Personal information
- Date of birth: 3 October 1998 (age 27)
- Place of birth: Maghama, Mauritania
- Height: 1.76 m (5 ft 9 in)
- Position: Defender

Team information
- Current team: Dinan Léhon
- Number: 28

Youth career
- 2013–2017: Monaco

Senior career*
- Years: Team / Apps / (Gls)
- 2016–2018: Monaco B / 12 / (1)
- 2018–2020: Orléans B / 17 / (2)
- 2019–2021: Orléans / 15 / (0)
- 2021–2022: Boulogne / 19 / (0)
- 2022–2024: Cholet / 45 / (0)
- 2024–2025: St-Pryvé St-Hilaire / 18 / (0)
- 2025–: Dinan Léhon / 11 / (0)

International career^{‡}
- 2014: France U16 / 6 / (0)
- 2018–: Mauritania / 12 / (0)

= Abdoulkader Thiam =

Mauritanian footballer (born 1998)

Abdoulkader Thiam (born 3 October 1998) is a Mauritanian professional footballer who plays as a defender for French Championnat National 1 club Dinan Léhon.

==Club career==
In June 2021, Thiam joined Boulogne.
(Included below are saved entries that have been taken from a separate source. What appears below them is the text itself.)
==> /design/flow/design.v <==
`default_nettype wire
`timescale 1ns / 1ps
typedef logic[31:0] uint32_t;
typedef logic[31:0] float_t;
typedef float_t[64-1:0]         feature_t;
typedef logic[$clog2(15000)-1:0]   cam_addr_t;
typedef logic[48-1:0]           cam_key_t;
typedef logic[32-1:0]         cam_value_t;
typedef logic[$clog2(1)-1:0]               nmc_index_t;
typedef logic[$clog2(10000)-1:0]          nmc_offset_t;
typedef logic[$clog2(10000*1)-1:0]   nmc_addr_t;
typedef feature_t                               nmc_feature_t;
typedef float_t[8-1:0]                  nmc_result_t;
typedef struct packed {
    nmc_offset_t id;
    nmc_feature_t feature;
    nmc_result_t result;
} nmc_entry_t;
typedef struct packed {
    nmc_addr_t addr;
    nmc_entry_t entry;
} nmc_wr_req_t;
typedef struct packed {
    logic id_vld;    
    nmc_offset_t id;
    nmc_addr_t addr;
    feature_t feature;
} nmc_qr_req_t;
typedef struct packed {
    logic valid, found;
    nmc_result_t result;
} nmc_qr_resp_t;
typedef enum logic [2:0] {
    NMC_IDLE,
    NMC_QUERY,
    NMC_CAL,
    NMC_RES,
    NMC_WRITE
} nmc_state_t;
module alu #(
    parameter   DATA_WIDTH  =   32,
    parameter   ALU_KIND    =   0
) (
    input   logic[DATA_WIDTH-1:0]   a_i,
    input   logic[DATA_WIDTH-1:0]   b_i,
    output  logic[DATA_WIDTH-1:0]   c_o
);
logic[DATA_WIDTH-1:0] alu_a, alu_b, alu_c;
generate if (ALU_KIND == 0) begin
    xnor_unit #(
        .DATA_WIDTH ( DATA_WIDTH    ),
        .ALU_KIND   ( ALU_KIND      )
    ) xnor_unit_inst (
        .a_i    ( alu_a ),
        .b_i    ( alu_b ),
        .c_o    ( alu_c )
    );
end else if (ALU_KIND == 1) begin
    mul_unit #(
        .DATA_WIDTH ( DATA_WIDTH    ),
        .ALU_KIND   ( ALU_KIND      )
    ) mul_unit_inst (
        .a_i    ( alu_a ),
        .b_i    ( alu_b ),
        .c_o    ( alu_c )
    );
end else if (ALU_KIND == 2) begin
    xor_unit #(
        .DATA_WIDTH ( DATA_WIDTH    ),
        .ALU_KIND   ( ALU_KIND      )
    ) xor_unit_inst (
        .a_i    ( alu_a ),
        .b_i    ( alu_b ),
        .c_o    ( alu_c )
    );
end else begin
    assign alu_c = '0;
end endgenerate
assign alu_a = a_i;
assign alu_b = b_i;
assign c_o = alu_c;
endmodule
module xnor_unit #(
    parameter   DATA_WIDTH  =   32,
    parameter   ALU_KIND    =   0
) (
    input   logic[DATA_WIDTH-1:0]   a_i,
    input   logic[DATA_WIDTH-1:0]   b_i,
    output  logic[DATA_WIDTH-1:0]   c_o
);
logic [DATA_WIDTH-1:0] res;
assign res = ~(a_i ^ b_i);
assign c_o = res[DATA_WIDTH-1:0];
endmodule
==> /design/flow/run.sh <==
#!/bin/bash
# OpenROAD 26Q1-2900-gdf79404cd8, Yosys 0.63+post, stock flow scripts
make -C /OpenROAD-flow-scripts/flow DESIGN_CONFIG=/design/flow/config.mk WORK_HOME=/design/flow/orfs finish
==> /design/flow/config.mk <==
export PLATFORM = sky130hd
export DESIGN_NAME = alu
export DESIGN_NICKNAME = alu
export VERILOG_FILES = /design/flow/design.v
export SDC_FILE = /design/flow/constraint.sdc
export NUM_CORES = 4
export LEC_CHECK = 1
export CORE_AREA = 10 10 70 70
export DIE_AREA = 0 0 80 80
==> /design/flow/constraint.sdc <==
current_design alu

set clk_period 1.0
set clk_io_pct 0.2

create_clock -name clk0 -period $clk_period

set non_clock_inputs [all_inputs -no_clocks]
set_input_delay [expr $clk_period * $clk_io_pct] -clock clk0 $non_clock_inputs
set_output_delay [expr $clk_period * $clk_io_pct] -clock clk0 [all_outputs]
==> job_summary.md <==
## PnR job results

| Metric | Value |
|---|---|
| Final TNS setup | 0 ns |
| Vias per cell | 3.32 |
| Reg area | 0 um2 |
| Worst Path Max Fanout | 1 |
| Total GRT Usage | 6.60% |
| Floorplan Utilization | 8.21% |
| Port Buffer Count | 96 |
| Worst Hold Launch | a_i[0] |
| Drt wl/cell | 13.2 um |
| RD Place Congestion | 0.730 |
| Tool warning count | 32 |
| Total of max-cap violations | 0 |
| Period utilisation layout | 92.2% |
| Fraction of layout cells with a size suffix above 1 | 25.0% |
| DR top layer | met3 |
| Vias in the first global route | 689 |
| DRC viols | 0 |
| Routed via count | 577 |
| Chip height | 80 um |
| Mapped Avg Cell Area | 8.76 um2 |
| Least-Margin Pin Slew | 0.134 ns |
| Crit path DAT | 0.72 ns |
| Core area | 3420 um2 |
| Routed met2 length | 1210 um |
| Tmin final | 0.922 ns |
| Status | completed |
| N_diodes | 0 |
| Achievable clock frequency | 1080 MHz |
| HPWL after DPL | 2240 um |
| Post-route cell area | 1060 um2 |
| Grt ovf | 0 |
| Hold Path Stages | 3 |
| Area delta synth->final | 278% |
| Hold WS | 0.761 ns |
| Met3 Wirelength | 275 um |
| First-pass iteration count of the detailed router | 2 |
| Postcts setup bufs | 0 |
| Hold violation count in the final report | 0 |
| Pwr/cell area | 379 nW/um2 |
| Relative max-transition margin | 91.0% |
| YS chip area | 280 um2 |
| Total wire length | 2300 um |
| Lkg Pwr | 0.529 nW |
| First-pass GRT wire length | 3510 um |
| Worst setup SP type | primary input |
| Post-Syn Area | 280 um2 |
| Seq share, synth | 0% |
| Initial DRC Count | 1 |
| Die area | 6400 um2 |
| Synth warn | 0 |
| FP Rows | 21 |
| Worst-case hold path end point | c_o[0] |
| # hold bufs at CTS | 0 |
| CTS resizes | 161 |
| DP Area | 1300 um2 |
| DRT met1 WL | 811 um |
| RSZ-0062 raised after global routing | no |
| Die width | 80 um |
| Flip-flops | 0 |
| Cells after Synth | 32 |
| IO Count | 96 |
| Critical path class | primary input to output pin |
| Largest net degree at the start of global routing | 2 |
| Cell Type Count | 1 |
| Setup-failing EPs final | 0 |
| Final max-slew violation count | 0 |
| Final ANT Viol Nets | 0 |
| Yosys Instances | 32 |
| Worst hold path type | primary input to output pin |
| Clock buffer count | 0 |
| Initial antenna violation count | 0 |
| Max IR drop VDD | 0.0951 mV |
| Critical path capture point type | output pin |
| Fin util | 31.0% |
| CP required | 0.80 ns |
-- critical path: stages --
cell           delay (ns)
dlygate4sd2_1        0.24
xnor2_1              0.16
buf_2                0.13
-- cell usage after synthesis --
cell type   n  area, um2
xnor2_1    32        280
-- power breakdown --
part           switching (mW)  leakage (nW)  total (mW)  internal, mW
clock network               0             0           0             0
registers                   0             0           0             0
logic                   0.110         0.529       0.401         0.291
total                   0.110         0.529       0.401         0.291
-- placed cells by master (no fill, tap or decap) --
cell type | netlist | routed
buf_2 | 0 | 32
xnor2_1 | 32 | 32
dlygate4sd2_1 | 0 | 64
-- per-layer routing --
metal  vias to the layer above  track usage [%]
met1                       246             7.19
met3                         0             2.95
li1                        288                -
met2                        43             12.1
met5                         -                0
met4                         0                0
-- worst max path at each step --
stage | from | to | slack, ns | cells past startpoint
final | a_i[9] | c_o[9] | 0.08 | 3
after global routing | a_i[9] | c_o[9] | 0.006 | 3
after CTS | a_i[9] | c_o[9] | 0.05 | 3
-- stage by stage --
stage               instances  power [mW]  worst slack (ns)
floorplan                  32      0.0860             0.517
global placement          174       0.634            -0.534
detailed placement        174       0.636            -0.540
CTS                       174       0.417            0.0453
global route              174       0.448           0.00583
finish                    174       0.401            0.0776
-- final cells by class --
cell class / count / area, um2
fill: 409 / 2360
timing repair buffer: 96 / 721
multi-input combinational: 32 / 280
tap: 46 / 57.6
-- kinds of logic after synthesis --
logic type,share of synthesized area (%)
xor gates and xnor gates,100
No activity file was given, so power comes from the tool's default toggle rates.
In June 2022, he signed for Cholet.

==International career==
Thiam was born in Mauritania, and emigrated to France at a young age. Previously a youth international for the France U16s, Thiam was called up to the Mauritania national team for a pair of friendlies in March 2018. On 24 March 2018, he made his debut for Mauritania in a 2–0 friendly win over Guinea.